Since 2010 I have led workshops and talkbacks involving dozens of playwrights—some through the Mobtown Playwrights Group, others through the Dramatists Guild. If I may briefly set aside humility, I consider myself pretty insightful when it comes to feedback, and I am proud of my contributions, as director and dramaturg, to Come Out and Say It and Life Support. Yet I also believe that had Erica or Madeline followed my instincts on several crucial points, their respective plays would have been worse for it.
Life Support concerns a man's struggles to accept his impending death from cancer. Two members of the man's family appear onstage: his estranged son and his fifth wife. Nearly as important, however, is a character we never meet: the man's daughter, Melody, who "disappeared" long ago. "She wasn't kidnapped," the estranged son clarifies. "She ran away—her mom ran away with her. Because of my father." When I first read this, my instinct was that Melody is unnecessary—a distraction from the play's flesh and blood. If Madeline had asked me to rewrite Life Support, Melody would have been my first cut.
That "if" is the point, of course. Instead Madeline held firm, and Melody remained. Over the next few months, as I lived with the script, my attitude gradually changed—almost without my realizing it. Only as I watched the performances did I fully appreciate the role played by this absent daughter. Far from distracting, she pulls me in deeper ... and then she's gone. The plot doesn't hinge on Melody—structurally, she is still cuttable—yet she belongs in the play's world as surely as life and death, hope and regret. Madeline knows this because she created that world. For me to think I know better requires much presumption.

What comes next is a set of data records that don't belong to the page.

==> config.mk <==
export PLATFORM = sky130hd
export DESIGN_NAME = ip_route_table_lpm_top
export DESIGN_NICKNAME = d
export VERILOG_FILES = /design/src/rtl/iprt_pkg.sv /design/src/rtl/ip_route_table_lpm_top.sv /design/src/rtl/iprt_ram.sv /design/src/rtl/iprt_eval.sv
export SDC_FILE = /design/constraint.sdc
export NUM_CORES = 2
export LEC_CHECK = 0
export BUFFER_PORTS_ARGS = -buffer_cell sky130_fd_sc_hd__buf_2
export CAP_MARGIN = 25
export CORE_UTILIZATION = 45
export CTS_CLUSTER_DIAMETER = 120
export DETAILED_ROUTE_END_ITERATION = 8
export GPL_TIMING_DRIVEN = 0
export REMOVE_ABC_BUFFERS = 1
export SYNTH_ARGS = -nofsm -noshare
export SYNTH_HDL_FRONTEND = slang
export SYNTH_HIERARCHICAL = 1
export SYNTH_MEMORY_MAX_BITS = 65536
export SYNTH_SLANG_ARGS = --single-unit
==> constraint.sdc <==
create_clock -name clk -period 23 [get_ports clk]
set_clock_uncertainty 0.15 [all_clocks]
set_input_delay 2.3 -clock clk [delete_from_list [all_inputs] [get_ports clk]]
set_output_delay 2.3 -clock clk [all_outputs]
set_load 0.01 [all_outputs]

In Come Out and Say It, I had somewhat of the opposite experience: The draft Erica submitted to be workshopped seemed perfect already. Come Out and Say It has five characters—a mix of longtime and first-time crooks—dodging the fallout of a failed heist. Erica used the workshop as an opportunity to further explore the play's many relationships—every rehearsal, it seemed, she arrived with a new scene to stage. As she distributed the pages, my (private) response was the same: We learn just enough already; why dilute our experience of this world? And every time, as I heard the new material, the ground shifted and I fell harder for the characters. Erica knows this because she created those characters. For me to think I know enough requires much presumption.

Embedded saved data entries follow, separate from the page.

### src/hdl/mvm_pkg.sv
// ----------------------------------------------------------------------------
// mvm_pkg
// Shared types and constants for the matrix-vector multiplier.
// ----------------------------------------------------------------------------
package mvm_pkg;

   localparam int MAX_SIZE_DEFAULT = 1024;
   localparam int QUEUE_DEPTH      = 4;

   localparam int VALUE_W    = 32;
   localparam int SUM_W      = 64;
   localparam int ROW_IDX_W  = 10;
   localparam int SIZE_W     = 11;
   localparam int CSR_DATA_W = 32;
   localparam int CSR_ADDR_W = 3;
   localparam int REQ_DATA_W = 32;
   localparam int RSP_DATA_W = 80;

   localparam logic [SIZE_W-1:0] SIZE_RESET = 11'd1024;

   // register index taken from paddr[2]
   localparam logic CSR_IDX_SIZE = 1'b0;

   localparam logic ACT_LOAD   = 1'b0;
   localparam logic ACT_MATRIX = 1'b1;

   // one matrix element with its vector operand, front to back
   typedef struct packed {
      logic [VALUE_W-1:0]   value;
      logic [VALUE_W-1:0]   vec;
      logic                 last_col;
      logic [ROW_IDX_W-1:0] row_index;
      logic                 last_row;
   } entry_type;

endpackage

### src/hdl/mvm_back.sv
// ----------------------------------------------------------------------------
// mvm_back
// Multiplies each matrix element by its vector operand, accumulates the row
// with saturation and holds the finished row sum in an output register.
// ----------------------------------------------------------------------------
module mvm_back (
   input  logic                            clock,
   input  logic                            reset,
   input  logic                            clear,
   input  logic                            head_valid,
   input  mvm_pkg::entry_type              head_entry,
   output logic                            pop,
   output logic                            rsp_tvalid,
   input  logic                            rsp_tready,
   output logic [mvm_pkg::SUM_W-1:0]       rsp_sum,
   output logic [mvm_pkg::ROW_IDX_W-1:0]   rsp_row,
   output logic                            rsp_tlast
);

   localparam int SW = mvm_pkg::SUM_W;

   logic signed [mvm_pkg::VALUE_W-1:0] mul_a, mul_b;
   logic signed [SW-1:0]               prod_in;

   logic                            m_valid_ff, m_valid_in;
   logic signed [SW-1:0]            m_prod_ff;
   logic                            m_last_col_ff;
   logic [mvm_pkg::ROW_IDX_W-1:0]   m_row_ff;
   logic                            m_last_row_ff;

   logic signed [SW-1:0]            acc_ff, acc_in;
   logic [SW-1:0]                   sum_raw, sum_sat;
   logic                            rsp_valid_ff, rsp_valid_in;
   logic [SW-1:0]                   rsp_sum_ff;
   logic [mvm_pkg::ROW_IDX_W-1:0]   rsp_row_ff;
   logic                            rsp_last_ff;

   logic out_free, m_fire, m_open, emit;

   assign out_free = !rsp_valid_ff || rsp_tready;
   assign m_fire   = m_valid_ff && (!m_last_col_ff || out_free);
   assign m_open   = !m_valid_ff || m_fire;
   assign pop      = head_valid && m_open;
   assign emit     = m_fire && m_last_col_ff;

   assign mul_a   = $signed(head_entry.value);
   assign mul_b   = $signed(head_entry.vec);
   assign prod_in = mul_a * mul_b;

   // saturate when both operands share a sign that the sum lost
   assign sum_raw = acc_ff + m_prod_ff;
   always_comb begin
      sum_sat = sum_raw;
      if ((acc_ff[SW-1] == m_prod_ff[SW-1]) && (sum_raw[SW-1] != acc_ff[SW-1])) begin
         sum_sat = acc_ff[SW-1] ? {1'b1, {(SW-1){1'b0}}} : {1'b0, {(SW-1){1'b1}}};
      end
   end

   always_comb begin
      m_valid_in = m_open ? head_valid : m_valid_ff;
      acc_in     = acc_ff;
      if (m_fire) begin
         acc_in = m_last_col_ff ? '0 : $signed(sum_sat);
      end
      if (clear) begin
         acc_in = '0;
      end
      rsp_valid_in = rsp_valid_ff;
      if (emit) begin
         rsp_valid_in = 1'b1;
      end else if (rsp_tready) begin
         rsp_valid_in = 1'b0;
      end
   end

   always_ff @(posedge clock) begin
      if (reset) begin
         m_valid_ff   <= 1'b0;
         acc_ff       <= '0;
         rsp_valid_ff <= 1'b0;
      end else begin
         m_valid_ff   <= m_valid_in;
         acc_ff       <= acc_in;
         rsp_valid_ff <= rsp_valid_in;
      end
   end

   always_ff @(posedge clock) begin
      if (pop) begin
         m_prod_ff     <= prod_in;
         m_last_col_ff <= head_entry.last_col;
         m_row_ff      <= head_entry.row_index;
         m_last_row_ff <= head_entry.last_row;
      end
      if (emit) begin
         rsp_sum_ff  <= sum_sat;
         rsp_row_ff  <= m_row_ff;
         rsp_last_ff <= m_last_row_ff;
      end
   end

   assign rsp_tvalid = rsp_valid_ff;
   assign rsp_sum    = rsp_sum_ff;
   assign rsp_row    = rsp_row_ff;
   assign rsp_tlast  = rsp_last_ff;

   a_acc_cleared: assert property (@(posedge clock) disable iff (reset)
      emit |=> acc_ff == '0)
      else $error("accumulator not cleared after row");

   a_rsp_from_row_end: assert property (@(posedge clock) disable iff (reset)
      $rose(rsp_valid_ff) |-> $past(emit))
      else $error("result raised without a finished row");

   a_last_row_ends_row: assert property (@(posedge clock) disable iff (reset)
      m_valid_ff && m_last_row_ff |-> m_last_col_ff)
      else $error("last row flagged on an inner column");

endmodule

### config.mk
export PLATFORM = sky130hd
export DESIGN_NAME = mvm_back
export DESIGN_NICKNAME = d
export VERILOG_FILES = /design/src/hdl/mvm_pkg.sv /design/src/hdl/mvm_back.sv
export SDC_FILE = /design/constraint.sdc
export NUM_CORES = 2
export LEC_CHECK = 0
export BUFFER_PORTS_ARGS = -buffer_cell sky130_fd_sc_hd__buf_2
export CAP_MARGIN = 0
export CORE_MARGIN = 2
export CORE_UTILIZATION = 55
export CTS_CLUSTER_DIAMETER = 30
export DETAILED_ROUTE_END_ITERATION = 8
export PLACE_DENSITY_LB_ADDON = 0.12
export SKIP_CTS_REPAIR_TIMING = 1
export SYNTH_ARGS = -nofsm -noshare
export SYNTH_HDL_FRONTEND = slang
export SYNTH_SLANG_ARGS = --single-unit
### constraint.sdc
create_clock -name clock -period 15.1 [get_ports clock]
set_input_delay 0.755 -clock clock [delete_from_list [all_inputs] [get_ports clock]]
set_output_delay 0.755 -clock clock [all_outputs]
set_load 0.03 [all_outputs]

A theme, a theme! I am not dismissing the value of feedback or a fresh perspective. But so much of new play development involves soliciting—and seriously considering—gut reactions. Never mind whether readers and audience members are trained dramaturgs or even artists—can anyone really trust their first impressions of a piece of theatre? Of course, here is where idealism smacks into reality. A play must communicate quickly and directly because, for most people, first impressions are the only ones; even among dedicated theatergoers, who has the time and money to see multiple performances? All of which incentivizes theaters to produce and writers to write cleaner, tidier shows. And, when a moment isn't immediately clear, to "fix" it rather than simply live with it. Or, when a moment seems good enough, to resist seeking better.